Magnetic resonance imaging (MRI) takes pictures of the body’s organs without the use of X-rays. A technician will perform the procedure and a radiologist will determine the results. MRIs can show issues with the hypothalamus and pituitary gland, which can disrupt the body’s creation and secretion of vasopressin.

Diabetes insipidus complications

Dehydration is the main complication of diabetes insipidus, due to the large amount of fluid loss that is part of the condition. If fluid intake is not greater than the output, dehydration results. Signs of dehydration include:

  • Thirst
  • Dry skin
  • Fatigue
  • Sluggishness
  • Confusion
  • Nausea

Cases of severe dehydration can result in permanent brain damage, seizures and even death.

Diabetes Insipidus Treatment

Central/Neurogenic Diabetes Insipidus

In mild cases of this condition, a patient may just need to increase their water intake. In other cases, a synthetic hormone called desmopressin is the central/neurogenic diabetes insipidus treatment. This medication replaces the missing vasopressin in the body and decreases urination. Indomethacin, which makes vasopressin more available in the body, may also be prescribed.

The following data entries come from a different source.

--- src/shared/tcts_pkg.sv ---
// package: register map, reset values and selection codes for the timer clock select block
package tcts_pkg;

  // register byte addresses on the axi4-lite bus
  localparam logic [3:0] ADDR_CLK_TWO   = 4'h0;
  localparam logic [3:0] ADDR_CLK_FOUR  = 4'h4;
  localparam logic [3:0] ADDR_CLK_SIX   = 4'h8;
  localparam logic [3:0] ADDR_TIMEBASE  = 4'hC;

  // field positions
  localparam int CS_LSB      = 0;
  localparam int CS_MSB      = 3;
  localparam int C1_LSB      = 0;
  localparam int C2_LSB      = 2;
  localparam int P3_LSB      = 4;
  localparam int P4_LSB      = 6;

  // reset values
  localparam logic [3:0] CS_RESET       = 4'h0;
  localparam logic [7:0] TIMEBASE_RESET = 8'h55;

  // clock source codes
  localparam logic [3:0] CS_PIN      = 4'h0;
  localparam logic [3:0] CS_SYS_DIV4 = 4'h1;
  localparam logic [3:0] CS_SYS      = 4'h2;
  localparam logic [3:0] CS_HFOSC    = 4'h3;
  localparam logic [3:0] CS_LFOSC    = 4'h4;
  localparam logic [3:0] CS_MFOSC    = 4'h5;
  localparam logic [3:0] CS_SECOSC   = 4'h6;
  localparam logic [3:0] CS_REFCLK   = 4'h7;
  localparam logic [3:0] CS_ZCD      = 4'h8;

  // timer choice codes
  localparam logic [1:0] SEL_RESERVED = 2'h0;
  localparam logic [1:0] SEL_LOW      = 2'h1;
  localparam logic [1:0] SEL_MID      = 2'h2;
  localparam logic [1:0] SEL_HIGH     = 2'h3;

  // system clock divider for the divide-by-four source
  localparam logic [1:0] DIV4_LAST    = 2'h3;

  // axi responses
  localparam logic [1:0] RESP_OKAY    = 2'h0;
  localparam logic [1:0] RESP_SLVERR  = 2'h2;

endpackage : tcts_pkg
--- src/core/tcts_top.sv ---
// timer clock source and timebase selection with axi4-lite register access
//
// The AXI4-Lite slave port and the placing of the registers are this design's own decisions.
`timescale 1ns/1ps

////////////////////////////////////////////////////////////////////////////////
// What this block does
// - each period timer has a 4-bit clock source field in bits 3..0; codes 9 to 15 are reserved.
// - code 0 clocks a timer from its own routed external pin, separate for timers two, four, six.
// - codes 1 to 6 pick sysclk/4, sysclk, fast, slow, 31 kHz medium and secondary oscillators.
// - code 7 picks the reference clock output and code 8 the zero-cross output for every timer.
// - bits 7..4 of each timer clock register are unimplemented and read as zero.
// - the clock source field resets to zero on every reset, selecting the routed pin.
// - bits 7..6: pwm four timebase, 11 timer six, 10 timer four, 01 timer two, 00 reserved.
// - bits 5..4 give the pwm three timebase with the same encoding, 00 reserved.
// - bits 3..2 give capcomp two timer five, three or one for 11, 10, 01 in capture/compare mode.
// - bits 1..0 give capcomp one the same encoding in capture/compare mode, 00 reserved.
// - the timebase register resets to 0x55, every field at 01.
module tcts_top (
  // clock and reset
  input  wire logic        aclk,
  input  wire logic        aresetn,
  // axi4-lite write address and data
  input  wire logic [3:0]  s_axi_awaddr,
  input  wire logic        s_axi_awvalid,
  output logic             s_axi_awready,
  input  wire logic [31:0] s_axi_wdata,
  input  wire logic [3:0]  s_axi_wstrb,
  input  wire logic        s_axi_wvalid,
  output logic             s_axi_wready,
  // axi4-lite write response
  output logic [1:0]       s_axi_bresp,
  output logic             s_axi_bvalid,
  input  wire logic        s_axi_bready,
  // axi4-lite read
  input  wire logic [3:0]  s_axi_araddr,
  input  wire logic        s_axi_arvalid,
  output logic             s_axi_arready,
  output logic [31:0]      s_axi_rdata,
  output logic [1:0]       s_axi_rresp,
  output logic             s_axi_rvalid,
  input  wire logic        s_axi_rready,
  // clock sources, asynchronous to aclk
  input  wire logic        timer_two_pin_route,
  input  wire logic        timer_four_pin_route,
  input  wire logic        timer_six_pin_route,
  input  wire logic        high_freq_internal_osc,
  input  wire logic        low_freq_internal_osc,
  input  wire logic        medium_freq_internal_osc,
  input  wire logic        secondary_osc,
  input  wire logic        reference_clock_output,
  input  wire logic        zero_cross_output,
  // timer periods, same clock domain, for the unit timebases
  input  wire logic        timer_one_period,
  input  wire logic        timer_two_period,
  input  wire logic        timer_three_period,
  input  wire logic        timer_four_period,
  input  wire logic        timer_five_period,
  input  wire logic        timer_six_period,
  // capcomp units in pwm mode
  input  wire logic        capcomp_one_pwm_mode,
  input  wire logic        capcomp_two_pwm_mode,
  // selected timer clocks, as aclk-sampled levels
  output logic             timer_two_clk,
  output logic             timer_four_clk,
  output logic             timer_six_clk,
  // selected unit timebases
  output logic             capcomp_unit_one_tick,
  output logic             capcomp_unit_two_tick,
  output logic             pwm_unit_three_tick,
  output logic             pwm_unit_four_tick
);

  ////////////////////////////////////////////////////////////////////////////////
  // registers
  logic [3:0] clk_sel_two;
  logic [3:0] clk_sel_four;
  logic [3:0] clk_sel_six;
  logic [7:0] timebase;
  logic [1:0] div_cnt;
  logic       sys_div4;
  logic       sys_toggle;

  // synchronisers: stage one feeds stage two only
  logic [8:0] src_meta;
  logic [8:0] src_sync;

  // write path state
  logic       aw_held;
  logic       w_held;
  logic [3:0] aw_addr;
  logic [7:0] w_data;
  logic       w_lane0;
  logic       wr_commit;

  ////////////////////////////////////////////////////////////////////////////////
  // functions

  // clock source mux for one timer; reserved codes give a still low clock
  function automatic logic pick_clock(input logic [3:0] code, input logic pin,
                                      input logic [8:0] s, input logic div4,
                                      input logic sysclk);
    case (code)
      tcts_pkg::CS_PIN:      pick_clock = pin;
      tcts_pkg::CS_SYS_DIV4: pick_clock = div4;
      tcts_pkg::CS_SYS:      pick_clock = sysclk;
      tcts_pkg::CS_HFOSC:    pick_clock = s[3];
      tcts_pkg::CS_LFOSC:    pick_clock = s[4];
      tcts_pkg::CS_MFOSC:    pick_clock = s[5];
      tcts_pkg::CS_SECOSC:   pick_clock = s[6];
      tcts_pkg::CS_REFCLK:   pick_clock = s[7];
      tcts_pkg::CS_ZCD:      pick_clock = s[8];
      default:               pick_clock = 1'b0;
    endcase
  endfunction : pick_clock

  // timebase mux for a 2-bit choice field; 00 gives no timebase
  function automatic logic pick_base(input logic [1:0] code, input logic lo,
                                     input logic mid, input logic hi);
    case (code)
      tcts_pkg::SEL_LOW:  pick_base = lo;
      tcts_pkg::SEL_MID:  pick_base = mid;
      tcts_pkg::SEL_HIGH: pick_base = hi;
      default:            pick_base = 1'b0;
    endcase
  endfunction : pick_base

  ////////////////////////////////////////////////////////////////////////////////
  // source synchronisers and system clock derivatives
  // the fastest usable source is half of aclk; faster oscillators alias
  always_ff @(posedge aclk)
  begin
    if (!aresetn)
    begin
      src_meta <= 9'h000;
      src_sync <= 9'h000;
    end
    else
    begin
      src_meta <= {zero_cross_output, reference_clock_output, secondary_osc,
                   medium_freq_internal_osc, low_freq_internal_osc,
                   high_freq_internal_osc, timer_six_pin_route,
                   timer_four_pin_route, timer_two_pin_route};
      src_sync <= src_meta;
    end
  end

  // sysclk seen as a level toggles each cycle; div4 is high one cycle in four
  always_ff @(posedge aclk)
  begin
    if (!aresetn)
    begin
      div_cnt    <= 2'h0;
      sys_div4   <= 1'b0;
      sys_toggle <= 1'b0;
    end
    else
    begin
      div_cnt    <= div_cnt + 2'h1;
      sys_div4   <= (div_cnt == tcts_pkg::DIV4_LAST);
      sys_toggle <= ~sys_toggle;
    end
  end

  ////////////////////////////////////////////////////////////////////////////////
  // selected timer clocks
  // a reserved code parks the output low so the timer never sees a false edge
  always_ff @(posedge aclk)
  begin
    if (!aresetn)
    begin
      timer_two_clk  <= 1'b0;
      timer_four_clk <= 1'b0;
      timer_six_clk  <= 1'b0;
    end
    else
    begin
      timer_two_clk  <= pick_clock(clk_sel_two, src_sync[0], src_sync, sys_div4, sys_toggle);
      timer_four_clk <= pick_clock(clk_sel_four, src_sync[1], src_sync, sys_div4, sys_toggle);
      timer_six_clk  <= pick_clock(clk_sel_six, src_sync[2], src_sync, sys_div4, sys_toggle);
    end
  end

  ////////////////////////////////////////////////////////////////////////////////
  // selected unit timebases
  // ticks follow the chosen period one edge late; the mode input is sampled on that same edge
  always_ff @(posedge aclk)
  begin
    if (!aresetn)
    begin
      capcomp_unit_one_tick <= 1'b0;
      capcomp_unit_two_tick <= 1'b0;
      pwm_unit_three_tick   <= 1'b0;
      pwm_unit_four_tick    <= 1'b0;
    end
    else
    begin
      capcomp_unit_one_tick <= capcomp_one_pwm_mode
        ? pick_base(timebase[tcts_pkg::C1_LSB +: 2], timer_two_period,
                    timer_four_period, timer_six_period)
        : pick_base(timebase[tcts_pkg::C1_LSB +: 2], timer_one_period,
                    timer_three_period, timer_five_period);
      capcomp_unit_two_tick <= capcomp_two_pwm_mode
        ? pick_base(timebase[tcts_pkg::C2_LSB +: 2], timer_two_period,
                    timer_four_period, timer_six_period)
        : pick_base(timebase[tcts_pkg::C2_LSB +: 2], timer_one_period,
                    timer_three_period, timer_five_period);
      pwm_unit_three_tick <= pick_base(timebase[tcts_pkg::P3_LSB +: 2], timer_two_period,
                                       timer_four_period, timer_six_period);
      pwm_unit_four_tick  <= pick_base(timebase[tcts_pkg::P4_LSB +: 2], timer_two_period,
                                       timer_four_period, timer_six_period);
    end
  end

  ////////////////////////////////////////////////////////////////////////////////
  // axi write: address and data taken in either order, response after both
  assign wr_commit = aw_held && w_held && !s_axi_bvalid;

  // write address channel; awready stays low until the response is accepted
  always_ff @(posedge aclk)
  begin
    if (!aresetn)
    begin
      aw_held       <= 1'b0;
      aw_addr       <= 4'h0;
      s_axi_awready <= 1'b1;
    end
    else if (s_axi_bvalid && s_axi_bready)
    begin
      aw_held       <= 1'b0;
      s_axi_awready <= 1'b1;
    end
    else if (s_axi_awvalid && s_axi_awready)
    begin
      aw_held       <= 1'b1;
      aw_addr       <= s_axi_awaddr;
      s_axi_awready <= 1'b0;
    end
  end

  // write data channel; only byte lane 0 carries register bits
  always_ff @(posedge aclk)
  begin
    if (!aresetn)
    begin
      w_held       <= 1'b0;
      w_data       <= 8'h00;
      w_lane0      <= 1'b0;
      s_axi_wready <= 1'b1;
    end
    else if (s_axi_bvalid && s_axi_bready)
    begin
      w_held       <= 1'b0;
      s_axi_wready <= 1'b1;
    end
    else if (s_axi_wvalid && s_axi_wready)
    begin
      w_held       <= 1'b1;
      w_data       <= s_axi_wdata[7:0];
      w_lane0      <= s_axi_wstrb[0];
      s_axi_wready <= 1'b0;
    end
  end

  // write response; a misaligned address answers slverr and changes nothing
  always_ff @(posedge aclk)
  begin
    if (!aresetn)
    begin
      s_axi_bvalid <= 1'b0;
      s_axi_bresp  <= tcts_pkg::RESP_OKAY;
    end
    else if (wr_commit)
    begin
      s_axi_bvalid <= 1'b1;
      s_axi_bresp  <= (aw_addr[1:0] == 2'h0) ? tcts_pkg::RESP_OKAY : tcts_pkg::RESP_SLVERR;
    end
    else if (s_axi_bvalid && s_axi_bready)
    begin
      s_axi_bvalid <= 1'b0;
    end
  end

  // register update on the cycle the response is raised
  // a cleared lane-0 strobe still answers okay but leaves every register alone
  always_ff @(posedge aclk)
  begin
    if (!aresetn)
    begin
      clk_sel_two  <= tcts_pkg::CS_RESET;
      clk_sel_four <= tcts_pkg::CS_RESET;
      clk_sel_six  <= tcts_pkg::CS_RESET;
      timebase     <= tcts_pkg::TIMEBASE_RESET;
    end
    else if (wr_commit && w_lane0)
    begin
      case (aw_addr)
        tcts_pkg::ADDR_CLK_TWO:  clk_sel_two  <= w_data[tcts_pkg::CS_MSB:tcts_pkg::CS_LSB];
        tcts_pkg::ADDR_CLK_FOUR: clk_sel_four <= w_data[tcts_pkg::CS_MSB:tcts_pkg::CS_LSB];
        tcts_pkg::ADDR_CLK_SIX:  clk_sel_six  <= w_data[tcts_pkg::CS_MSB:tcts_pkg::CS_LSB];
        tcts_pkg::ADDR_TIMEBASE: timebase     <= w_data;
        default:                 timebase     <= timebase;
      endcase
    end
  end

  ////////////////////////////////////////////////////////////////////////////////
  // axi read: one read at a time, answer one cycle after the address
  // misaligned and unmapped reads answer slverr with zero data
  always_ff @(posedge aclk)
  begin
    if (!aresetn)
    begin
      s_axi_arready <= 1'b1;
      s_axi_rvalid  <= 1'b0;
      s_axi_rdata   <= 32'h0000_0000;
      s_axi_rresp   <= tcts_pkg::RESP_OKAY;
    end
    else if (s_axi_arvalid && s_axi_arready)
    begin
      s_axi_arready <= 1'b0;
      s_axi_rvalid  <= 1'b1;
      s_axi_rresp   <= tcts_pkg::RESP_OKAY;
      case (s_axi_araddr)
        tcts_pkg::ADDR_CLK_TWO:  s_axi_rdata <= {28'h0000000, clk_sel_two};
        tcts_pkg::ADDR_CLK_FOUR: s_axi_rdata <= {28'h0000000, clk_sel_four};
        tcts_pkg::ADDR_CLK_SIX:  s_axi_rdata <= {28'h0000000, clk_sel_six};
        tcts_pkg::ADDR_TIMEBASE: s_axi_rdata <= {24'h000000, timebase};
        default:
        begin
          s_axi_rdata <= 32'h0000_0000;
          s_axi_rresp <= tcts_pkg::RESP_SLVERR;
        end
      endcase
    end
    else if (s_axi_rvalid && s_axi_rready)
    begin
      s_axi_rvalid  <= 1'b0;
      s_axi_arready <= 1'b1;
    end
  end

endmodule : tcts_top
**src/inc/sbst_pkg.sv**
```systemverilog
/*
  sbst_pkg: constants and types for the memory boundary-scan test port.
  assumes: one system clock samples the test pins; no software registers.
*/
package sbst_pkg;
  localparam int          IR_W        = 3;
  localparam int          ID_W        = 32;
  localparam int          BSC_WIDE    = 70;
  localparam int          BSC_NARROW  = 51;
  localparam int          BSC_MAX     = 70;
  localparam logic [2:0]  IR_FLOAT_A  = 3'h0;
  localparam logic [2:0]  IR_IDENT    = 3'h1;
  localparam logic [2:0]  IR_FLOAT_B  = 3'h2;
  localparam logic [2:0]  IR_SAMPLE   = 3'h4;
  localparam logic [2:0]  IR_CAP      = 3'h1;
  localparam int          ID_REV_LSB  = 28;
  localparam int          ID_CFG_LSB  = 18;
  localparam int          ID_VND_LSB  = 12;
  localparam int          ID_MFR_LSB  = 1;
  // arbitrary identity values, not those of any part
  localparam logic [3:0]  ID_REV      = 4'h1;
  localparam logic [9:0]  ID_CFG_WIDE = 10'h2A5;
  localparam logic [9:0]  ID_CFG_NARR = 10'h15A;
  localparam logic [5:0]  ID_VND      = 6'h2D;
  localparam logic [10:0] ID_MFR      = 11'h3C5;
  // unconnected places sit at these cell numbers (one-based from serial out)
  localparam int          NC_WIDE_A   = 34;
  localparam int          NC_WIDE_B   = 37;
  localparam int          NC_NARR_A   = 24;
  localparam int          NC_NARR_B   = 27;
  localparam int          TDO_MAX_NS  = 10;
  localparam int          CLK_NS      = 50;
  localparam int          TDO_CYC     = (TDO_MAX_NS / CLK_NS) < 1 ? 1 :
                                        (TDO_MAX_NS / CLK_NS);

  typedef enum logic [3:0] {
    ST_RESET, ST_IDLE, ST_SEL_DR, ST_CAP_DR, ST_SH_DR, ST_EX1_DR,
    ST_PAUSE_DR, ST_EX2_DR, ST_UPD_DR, ST_SEL_IR, ST_CAP_IR, ST_SH_IR,
    ST_EX1_IR, ST_PAUSE_IR, ST_EX2_IR, ST_UPD_IR
  } sbst_state_t;

  typedef struct packed {
    logic mode_sel;
    logic ser_in;
  } sbst_pins_t;
endpackage : sbst_pkg

```
**src/core/sbst_sync.sv**
```systemverilog
/*
  sbst_sync: two-flop synchroniser for the test pins plus test clock edges.
  assumes: inputs are asynchronous to i_clk; undriven pins arrive as 1.
*/
`timescale 1ns/10ps
`default_nettype none
module sbst_sync #(
  parameter int W = 3
) (
  input  wire logic         i_clk,
  input  wire logic         i_srst,
  input  wire logic [W-1:0] i_async,
  output logic      [W-1:0] o_sync,
  output logic      [W-1:0] o_prev
);
  logic [W-1:0] meta_reg;
  logic [W-1:0] meta_next;
  logic [W-1:0] sync_reg;
  logic [W-1:0] sync_next;
  logic [W-1:0] prev_reg;
  logic [W-1:0] prev_next;

  always_comb begin
    meta_next = i_async;
    sync_next = meta_reg;
    prev_next = sync_reg;
  end

  // zero reset: test clock parks low, so no false edge after reset
  always_ff @(posedge i_clk) begin
    if (i_srst) begin
      meta_reg <= '0;
      sync_reg <= '0;
      prev_reg <= '0;
    end else begin
      meta_reg <= meta_next;
      sync_reg <= sync_next;
      prev_reg <= prev_next;
    end
  end

  assign o_sync = sync_reg;
  assign o_prev = prev_reg;
endmodule // sbst_sync
`default_nettype wire

```
**src/core/sbst_tap.sv**
```systemverilog
/*
  sbst_tap: boundary-scan test port of a pipelined memory, device side.
  assumes: test clock sampled by i_clk (20 MHz), test clock far slower;
  i_pad carries the pad levels that the boundary cells observe.
*/
`timescale 1ns/10ps
`default_nettype none
module sbst_tap #(
  parameter bit WIDE = 1'b1,
  parameter int NCELL = WIDE ? sbst_pkg::BSC_WIDE : sbst_pkg::BSC_NARROW
) (
  input  wire logic                         i_clk,
  input  wire logic                         i_srst,
  input  wire logic                         i_tck,
  input  wire sbst_pkg::sbst_pins_t         i_pins,
  input  wire logic [sbst_pkg::BSC_MAX-1:0] i_pad,
  output logic                              o_tdo,
  output logic                              o_tdo_oe,
  output logic                              o_data_float
);
  logic [2:0] s_sync;
  logic [2:0] s_prev;
  logic       tck_rise;
  logic       tck_fall;
  logic [sbst_pkg::BSC_MAX-1:0] pad_sync;

  // undriven pins are pulled to 1 at the pad
  sbst_sync #(.W(3)) u_sync (
    .i_clk   (i_clk),
    .i_srst  (i_srst),
    .i_async ({i_tck, i_pins.mode_sel, i_pins.ser_in}),
    .o_sync  (s_sync),
    .o_prev  (s_prev)
  );

  // pads are asynchronous to i_clk as well
  sbst_sync #(.W(sbst_pkg::BSC_MAX)) u_pad_sync (
    .i_clk   (i_clk),
    .i_srst  (i_srst),
    .i_async (i_pad),
    .o_sync  (pad_sync),
    .o_prev  ()
  );

  assign tck_rise = s_sync[2] & ~s_prev[2];
  assign tck_fall = ~s_sync[2] & s_prev[2];

  sbst_pkg::sbst_state_t st_reg;
  sbst_pkg::sbst_state_t st_next;
  logic [2:0]            ir_reg;
  logic [2:0]            ir_next;
  logic [2:0]            irsh_reg;
  logic [2:0]            irsh_next;
  logic                  byp_reg;
  logic                  byp_next;
  logic [31:0]           id_reg;
  logic [31:0]           id_next;
  logic [NCELL-1:0]      bsc_reg;
  logic [NCELL-1:0]      bsc_next;
  logic                  tdo_reg;
  logic                  tdo_next;
  logic                  oe_reg;
  logic                  oe_next;
  logic                  flt_reg;
  logic                  flt_next;
  logic                  ser_bit;
  logic                  tms;
  logic                  tdi;
  logic [31:0]           id_word;
  logic [NCELL-1:0]      pad_obs;
  logic                  is_bsc;
  logic                  is_id;
  logic                  is_byp;

  assign tms = s_sync[1];
  assign tdi = s_sync[0];

  assign id_word = {sbst_pkg::ID_REV,
                    WIDE ? sbst_pkg::ID_CFG_WIDE : sbst_pkg::ID_CFG_NARR,
                    sbst_pkg::ID_VND, sbst_pkg::ID_MFR, 1'b1};

  // cells only observe pads; unconnected places forced low
  genvar g;
  generate
    for (g = 0; g < NCELL; g++) begin : g_cell
      if ((WIDE && (g == sbst_pkg::NC_WIDE_A - 1 ||
                    g == sbst_pkg::NC_WIDE_B - 1)) ||
          (!WIDE && (g == sbst_pkg::NC_NARR_A - 1 ||
                     g == sbst_pkg::NC_NARR_B - 1))) begin : g_nc
        assign pad_obs[g] = 1'b0;
      end else begin : g_pad
        assign pad_obs[g] = pad_sync[g];
      end
    end
  endgenerate

  // decode
  assign is_bsc = (ir_reg == sbst_pkg::IR_FLOAT_A) ||
                  (ir_reg == sbst_pkg::IR_FLOAT_B) ||
                  (ir_reg == sbst_pkg::IR_SAMPLE);
  assign is_id  = (ir_reg == sbst_pkg::IR_IDENT);
  assign is_byp = !is_bsc && !is_id;

  // standard diagram, advanced only on a rising test clock
  always_comb begin
    st_next = st_reg;
    if (tck_rise) begin
      case (st_reg)
        sbst_pkg::ST_RESET:    st_next = tms ? sbst_pkg::ST_RESET
                                             : sbst_pkg::ST_IDLE;
        sbst_pkg::ST_IDLE:     st_next = tms ? sbst_pkg::ST_SEL_DR
                                             : sbst_pkg::ST_IDLE;
        sbst_pkg::ST_SEL_DR:   st_next = tms ? sbst_pkg::ST_SEL_IR
                                             : sbst_pkg::ST_CAP_DR;
        sbst_pkg::ST_CAP_DR:   st_next = tms ? sbst_pkg::ST_EX1_DR
                                             : sbst_pkg::ST_SH_DR;
        sbst_pkg::ST_SH_DR:    st_next = tms ? sbst_pkg::ST_EX1_DR
                                             : sbst_pkg::ST_SH_DR;
        sbst_pkg::ST_EX1_DR:   st_next = tms ? sbst_pkg::ST_UPD_DR
                                             : sbst_pkg::ST_PAUSE_DR;
        sbst_pkg::ST_PAUSE_DR: st_next = tms ? sbst_pkg::ST_EX2_DR
                                             : sbst_pkg::ST_PAUSE_DR;
        sbst_pkg::ST_EX2_DR:   st_next = tms ? sbst_pkg::ST_UPD_DR
                                             : sbst_pkg::ST_SH_DR;
        sbst_pkg::ST_UPD_DR:   st_next = tms ? sbst_pkg::ST_SEL_DR
                                             : sbst_pkg::ST_IDLE;
        sbst_pkg::ST_SEL_IR:   st_next = tms ? sbst_pkg::ST_RESET
                                             : sbst_pkg::ST_CAP_IR;
        sbst_pkg::ST_CAP_IR:   st_next = tms ? sbst_pkg::ST_EX1_IR
                                             : sbst_pkg::ST_SH_IR;
        sbst_pkg::ST_SH_IR:    st_next = tms ? sbst_pkg::ST_EX1_IR
                                             : sbst_pkg::ST_SH_IR;
        sbst_pkg::ST_EX1_IR:   st_next = tms ? sbst_pkg::ST_UPD_IR
                                             : sbst_pkg::ST_PAUSE_IR;
        sbst_pkg::ST_PAUSE_IR: st_next = tms ? sbst_pkg::ST_EX2_IR
                                             : sbst_pkg::ST_PAUSE_IR;
        sbst_pkg::ST_EX2_IR:   st_next = tms ? sbst_pkg::ST_UPD_IR
                                             : sbst_pkg::ST_SH_IR;
        sbst_pkg::ST_UPD_IR:   st_next = tms ? sbst_pkg::ST_SEL_DR
                                             : sbst_pkg::ST_IDLE;
        default:               st_next = sbst_pkg::ST_RESET;
      endcase
    end
  end

  // registers shift or capture on the rising edge of the test clock
  always_comb begin
    ir_next   = ir_reg;
    irsh_next = irsh_reg;
    byp_next  = byp_reg;
    id_next   = id_reg;
    bsc_next  = bsc_reg;
    if (st_reg == sbst_pkg::ST_RESET) begin
      ir_next = sbst_pkg::IR_IDENT;
    end
    if (tck_rise) begin
      case (st_reg)
        sbst_pkg::ST_CAP_IR: irsh_next = sbst_pkg::IR_CAP;
        sbst_pkg::ST_SH_IR:  irsh_next = {tdi, irsh_reg[2:1]};
        sbst_pkg::ST_CAP_DR: begin
          id_next  = id_word;
          bsc_next = pad_obs;
        end
        sbst_pkg::ST_SH_DR: begin
          if (is_id) begin
            id_next = {tdi, id_reg[31:1]};
          end
          if (is_bsc) begin
            bsc_next = {tdi, bsc_reg[NCELL-1:1]};
          end
          if (is_byp) begin
            byp_next = tdi; // held after exit
          end
        end
        default: begin
        end
      endcase
    end
    // update taken at the rising edge leaving the update state
    if (tck_rise && st_reg == sbst_pkg::ST_UPD_IR) begin
      ir_next = irsh_reg;
      byp_next = 1'b0;
    end
  end

  // serial output launched on the falling test clock
  always_comb begin
    ser_bit = byp_reg;
    if (st_reg == sbst_pkg::ST_SH_IR) begin
      ser_bit = irsh_reg[0];
    end else if (is_id) begin
      ser_bit = id_reg[0];
    end else if (is_bsc) begin
      ser_bit = bsc_reg[0];
    end
    tdo_next = tdo_reg;
    oe_next  = oe_reg;
    if (tck_fall) begin
      tdo_next = ser_bit;
      oe_next  = (st_reg == sbst_pkg::ST_SH_DR) ||
                 (st_reg == sbst_pkg::ST_SH_IR);
    end
    // float only for the two float codes, plain sample drives
    flt_next = (ir_reg == sbst_pkg::IR_FLOAT_A) ||
               (ir_reg == sbst_pkg::IR_FLOAT_B);
  end

  // power-up reset stands for the missing test reset
  always_ff @(posedge i_clk) begin
    if (i_srst) begin
      st_reg   <= sbst_pkg::ST_RESET;
      ir_reg   <= sbst_pkg::IR_IDENT;
      irsh_reg <= '0;
      byp_reg  <= 1'b0;
      id_reg   <= '0;
      bsc_reg  <= '0;
      tdo_reg  <= 1'b0;
      oe_reg   <= 1'b0;
      flt_reg  <= 1'b0;
    end else begin
      st_reg   <= st_next;
      ir_reg   <= ir_next;
      irsh_reg <= irsh_next;
      byp_reg  <= byp_next;
      id_reg   <= id_next;
      bsc_reg  <= bsc_next;
      tdo_reg  <= tdo_next;
      oe_reg   <= oe_next;
      flt_reg  <= flt_next;
    end
  end

  assign o_tdo        = tdo_reg;
  assign o_tdo_oe     = oe_reg;
  assign o_data_float = flt_reg;
endmodule // sbst_tap
`default_nettype wire

```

Nephrogenic Diabetes Insipidus

Sometimes treating the cause can treat nephrogenic diabetes insipidus. This may include making a medication change or balancing the amount of calcium or potassium in a patient’s body. Other times, diuretics are prescribed. They may be combined with aspirin or ibuprofen. These medications reduce urine production and urine volume.

Dipsogenic Diabetes Insipidus

There is currently no effective dipsogenic diabetes insipidus treatment. Sucking on ice chips or sour candies can increase saliva flow and help reduce the urge to drink. Taking a small dose of desmopressin at bedtime can help with frequent urination at night. Initially, the patient’s blood sodium levels will be monitored to prevent them from becoming too low.

Gestational Diabetes Insipidus

Desmopressin is the gestational diabetes insipidus treatment. Unlike vasopressin, the placenta does not destroy desmopressin. Following childbirth, most women will not need to continue to receive treatment.

Patients who are experiencing excessive thirst and frequent urination – especially if the urine is diluted – should talk to their doctor about diabetes insipidus. Those with a family history of the condition should also talk to their doctor. Patients experiencing symptoms of dehydration, including dry skin, fatigue, sluggishness, confusion and nausea should speak with a Baptist Health medical professional about diabetes insipidus.